大面积创伤修复是众多临床皮肤疾病中最常见且最具挑战性的问题之一。虽然皮肤组织工程为解决创面修复提供了一种比较优越的方法，但目前在利用组织工程材料修复大面积创伤的过程中，仍然存在创面愈合时间过长，愈合效率较低等问题，其中一个主要原因就在于人工修复材料往往生物活性较差，不能有效地促进皮肤组织细胞的增殖、分化以及促创面愈合相关因子的表达。为了有效解决这个问题，本项目拟结合静电纺丝技术和激光脉冲沉积法，通过在静电纺丝支架表面引入微图案结构以及纳米生物活性玻璃涂层，制备具有可控的多级微纳米结构的有机/无机复合电纺纤维材料，并进一步研究电纺纤维材料的微纳米级图案结构以及生物玻璃活性成分的协同作用对于皮肤组织细胞的增殖、分化以及促创面愈合相关生长因子表达的影响及其机理，最后采用动物模型验证该材料对于体内创面修复的速率以及质量。本项目将为解决组织工程领域中大面积创伤难以愈合等关键问题提供新思路和新方法。

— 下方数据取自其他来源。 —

File: config.mk
export PLATFORM = sky130hd
export DESIGN_NAME = mipse
export DESIGN_NICKNAME = d
export VERILOG_FILES = /design/src/rtl/mipse.sv
export SDC_FILE = /design/constraint.sdc
export NUM_CORES = 2
export LEC_CHECK = 0
export CAP_MARGIN = 20
export CORE_MARGIN = 2
export CORE_UTILIZATION = 50
export DETAILED_ROUTE_END_ITERATION = 10
export GPL_TIMING_DRIVEN = 1
export MAX_ROUTING_LAYER = met4
export PLACE_DENSITY = 0.69
export SLEW_MARGIN = 20
export SYNTH_ARGS = -nofsm -noshare
export SYNTH_HDL_FRONTEND = slang
export SYNTH_SLANG_ARGS = --single-unit
File: constraint.sdc
create_clock -name clk -period 164.5 [get_ports clk]
set_input_delay 49.35 -clock clk [delete_from_list [all_inputs] [get_ports clk]]
set_output_delay 49.35 -clock clk [all_outputs]
set_load 0.02 [all_outputs]
File: src/rtl/mipse.sv
// Five-stage MIPS subset pipeline (IF/ID/EX/MEM/WB) with hazard control.
// Define MIPSE_FORWARD_EN to enable EX-operand forwarding; otherwise ID stalls on pending writes.
module mipse #(
  parameter logic [31:0] RESET_PC = 32'h0000_0000
) (
  input  logic        clk,
  input  logic        rst_n,
  input  logic [31:0] instr,
  input  logic [31:0] readdata,
  output logic [31:0] pc,
  output logic [31:0] aluout,
  output logic [31:0] writedata,
  output logic        memwrite
);

  typedef enum logic [2:0] {ALU_ADD, ALU_SUB, ALU_AND, ALU_OR, ALU_SLT, ALU_LUI} alu_op_e;

  typedef struct packed {
    logic       reg_write;
    logic       mem_read;
    logic       mem_write;
    logic       branch;
    logic       bne;
    logic       alu_imm;
    alu_op_e    alu_op;
    logic [4:0] dst;
  } ctrl_t;

  localparam ctrl_t CTRL_NOP = '0;

  logic [31:0] r_pc, r_d_instr, r_d_pc4;
  ctrl_t       r_e_ctrl;
  logic [31:0] r_e_a, r_e_b, r_e_imm, r_e_pc4;
  logic        r_m_reg_write, r_m_mem_read, r_m_mem_write;
  logic [4:0]  r_m_dst;
  logic [31:0] r_m_alu, r_m_wd;
  logic        r_w_reg_write;
  logic [4:0]  r_w_dst;
  logic [31:0] r_w_data;
  logic [31:0] r_rf [32];

  logic [4:0]  w_rs, w_rt;
  logic [31:0] w_rs_val, w_rt_val, w_imm, w_jtarget;
  ctrl_t       w_ctrl;
  logic        w_use_rs, w_use_rt, w_jump, w_rtype_ok;
  logic [31:0] w_fa, w_fb, w_srcb, w_alu, w_btarget;
  logic        w_taken, w_hit_e, w_hazard;
  logic        stall;

  assign w_rs      = r_d_instr[25:21];
  assign w_rt      = r_d_instr[20:16];
  assign w_jtarget = {r_d_pc4[31:28], r_d_instr[25:0], 2'b00};

  // NOTE: every output of a combinational block is defaulted first so no path leaves it unassigned, which would infer a latch.
  always_comb begin
    w_ctrl     = CTRL_NOP;
    w_imm      = {{16{r_d_instr[15]}}, r_d_instr[15:0]};
    w_use_rs   = 1'b0;
    w_use_rt   = 1'b0;
    w_jump     = 1'b0;
    w_rtype_ok = 1'b0;
    case (r_d_instr[31:26])
      6'h00: begin
        w_rtype_ok = 1'b1;
        case (r_d_instr[5:0])
          6'h20:   w_ctrl.alu_op = ALU_ADD;
          6'h22:   w_ctrl.alu_op = ALU_SUB;
          6'h24:   w_ctrl.alu_op = ALU_AND;
          6'h25:   w_ctrl.alu_op = ALU_OR;
          6'h2a:   w_ctrl.alu_op = ALU_SLT;
          default: w_rtype_ok    = 1'b0;
        endcase
        if (w_rtype_ok) begin
          w_ctrl.reg_write = 1'b1;
          w_ctrl.dst       = r_d_instr[15:11];
          w_use_rs         = 1'b1;
          w_use_rt         = 1'b1;
        end
      end
      6'h08, 6'h0a, 6'h0c, 6'h0d, 6'h0f, 6'h23: begin
        w_ctrl.reg_write = 1'b1;
        w_ctrl.alu_imm   = 1'b1;
        w_ctrl.dst       = w_rt;
        w_use_rs         = (r_d_instr[31:26] != 6'h0f);
        w_ctrl.mem_read  = (r_d_instr[31:26] == 6'h23);
        case (r_d_instr[31:26])
          6'h0a:   w_ctrl.alu_op = ALU_SLT;
          6'h0c:   w_ctrl.alu_op = ALU_AND;
          6'h0d:   w_ctrl.alu_op = ALU_OR;
          6'h0f:   w_ctrl.alu_op = ALU_LUI;
          default: w_ctrl.alu_op = ALU_ADD;
        endcase
        if (r_d_instr[31:26] inside {6'h0c, 6'h0d, 6'h0f})
          w_imm = {16'h0, r_d_instr[15:0]};
      end
      6'h2b: begin
        w_ctrl.mem_write = 1'b1;
        w_ctrl.alu_imm   = 1'b1;
        w_use_rs         = 1'b1;
        w_use_rt         = 1'b1;
      end
      6'h04, 6'h05: begin
        w_ctrl.branch = 1'b1;
        w_ctrl.bne    = r_d_instr[26];
        w_use_rs      = 1'b1;
        w_use_rt      = 1'b1;
      end
      6'h02:   w_jump = 1'b1;
      default: ;
    endcase
  end

  // Register read sees the value being written back this same cycle.
  assign w_rs_val = (w_rs == 5'd0) ? 32'h0 :
                    (r_w_reg_write && r_w_dst == w_rs) ? r_w_data : r_rf[w_rs];
  assign w_rt_val = (w_rt == 5'd0) ? 32'h0 :
                    (r_w_reg_write && r_w_dst == w_rt) ? r_w_data : r_rf[w_rt];

  assign w_hit_e = r_e_ctrl.reg_write && r_e_ctrl.dst != 5'd0 &&
                   ((w_use_rs && w_rs == r_e_ctrl.dst) || (w_use_rt && w_rt == r_e_ctrl.dst));

`ifdef MIPSE_FORWARD_EN
  logic [4:0] r_e_rs, r_e_rt;

  assign w_fa = (r_m_reg_write && r_m_dst != 5'd0 && r_m_dst == r_e_rs) ? r_m_alu :
                (r_w_reg_write && r_w_dst != 5'd0 && r_w_dst == r_e_rs) ? r_w_data : r_e_a;
  assign w_fb = (r_m_reg_write && r_m_dst != 5'd0 && r_m_dst == r_e_rt) ? r_m_alu :
                (r_w_reg_write && r_w_dst != 5'd0 && r_w_dst == r_e_rt) ? r_w_data : r_e_b;
  assign w_hazard = w_hit_e && r_e_ctrl.mem_read;

  always_ff @(posedge clk or posedge rst_n) begin
    if (rst_n) begin
      r_e_rs <= '0;
      r_e_rt <= '0;
    end else begin
      r_e_rs <= w_rs;
      r_e_rt <= w_rt;
    end
  end
`else
  assign w_fa = r_e_a;
  assign w_fb = r_e_b;
  assign w_hazard = w_hit_e ||
                    (r_m_reg_write && r_m_dst != 5'd0 &&
                     ((w_use_rs && w_rs == r_m_dst) || (w_use_rt && w_rt == r_m_dst)));
`endif

  assign w_srcb    = r_e_ctrl.alu_imm ? r_e_imm : w_fb;
  assign w_taken   = r_e_ctrl.branch && ((w_fa == w_fb) ^ r_e_ctrl.bne);
  assign w_btarget = r_e_pc4 + {r_e_imm[29:0], 2'b00};
  // A taken branch flushes the instruction that would have stalled.
  assign stall     = w_hazard && !w_taken;

  always_comb begin
    w_alu = '0;
    case (r_e_ctrl.alu_op)
      ALU_ADD: w_alu = w_fa + w_srcb;
      ALU_SUB: w_alu = w_fa - w_srcb;
      ALU_AND: w_alu = w_fa & w_srcb;
      ALU_OR:  w_alu = w_fa | w_srcb;
      ALU_SLT: w_alu = {31'h0, $signed(w_fa) < $signed(w_srcb)};
      ALU_LUI: w_alu = {w_srcb[15:0], 16'h0};
      default: w_alu = '0;
    endcase
  end

  // NOTE: state updates use non-blocking assignments so every stage samples the previous cycle's values.
  always_ff @(posedge clk or posedge rst_n) begin
    if (rst_n) begin
      r_pc          <= RESET_PC;
      r_d_instr     <= '0;
      r_d_pc4       <= '0;
      r_e_ctrl      <= CTRL_NOP;
      r_e_a         <= '0;
      r_e_b         <= '0;
      r_e_imm       <= '0;
      r_e_pc4       <= '0;
      r_m_reg_write <= 1'b0;
      r_m_mem_read  <= 1'b0;
      r_m_mem_write <= 1'b0;
      r_m_dst       <= '0;
      r_m_alu       <= '0;
      r_m_wd        <= '0;
      r_w_reg_write <= 1'b0;
      r_w_dst       <= '0;
      r_w_data      <= '0;
      // NOTE: the register file is cleared on reset because its architectural reset state is all zeros.
      for (int i = 0; i < 32; i++) r_rf[i] <= '0;
    end else begin
      if (w_taken)      r_pc <= w_btarget;
      else if (!stall)  r_pc <= w_jump ? w_jtarget : r_pc + 32'd4;

      if (w_taken || w_jump) begin
        r_d_instr <= '0;
      end else if (!stall) begin
        r_d_instr <= instr;
        r_d_pc4   <= r_pc + 32'd4;
      end

      r_e_ctrl <= (w_taken || stall) ? CTRL_NOP : w_ctrl;
      r_e_a    <= w_rs_val;
      r_e_b    <= w_rt_val;
      r_e_imm  <= w_imm;
      r_e_pc4  <= r_d_pc4;

      r_m_reg_write <= r_e_ctrl.reg_write;
      r_m_mem_read  <= r_e_ctrl.mem_read;
      r_m_mem_write <= r_e_ctrl.mem_write;
      r_m_dst       <= r_e_ctrl.dst;
      r_m_alu       <= w_alu;
      r_m_wd        <= w_fb;

      r_w_reg_write <= r_m_reg_write;
      r_w_dst       <= r_m_dst;
      r_w_data      <= r_m_mem_read ? readdata : r_m_alu;

      if (r_w_reg_write && r_w_dst != 5'd0) r_rf[r_w_dst] <= r_w_data;
    end
  end

  assign pc        = r_pc;
  assign aluout    = r_m_alu;
  assign writedata = r_m_wd;
  assign memwrite  = r_m_mem_write;

endmodule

The regeneration of large skin tissue defects is one of the most challenging issues clinically. Skin tissue engineering approach has come into focus as an alternative source for large skin tissue regeneration. However, up to now, how to shorten the wound healing time and improve the quality of healing is still the most challenging problem, in which one of the major reasons is the poor biological activity of the artificial skin tissue scaffolds. For solving this problem effectively, the aim of this project is to fabricate a new kind of electrospun nanofibrous scaffolds with improved bioactivity. By using the combination of electrospinning and pulsed laser deposition (PLD) methods, the patterned electrospun scaffold with surface coated with nano-sized bioglass were prepared, and the influence of the controlled hierarchically micropatterns in association with the nano-sized bioglass on the cell adhesion, proliferation and differentiation was studied. Finally, the stimulative effect of this new kind of electrospun sacffolds on wound healing in vivo was verified. The significance of this project is that the study will provide novel methods to potentially solve the issues of insufficient wound healing of artificial scaffolds in the skin tissue engineering.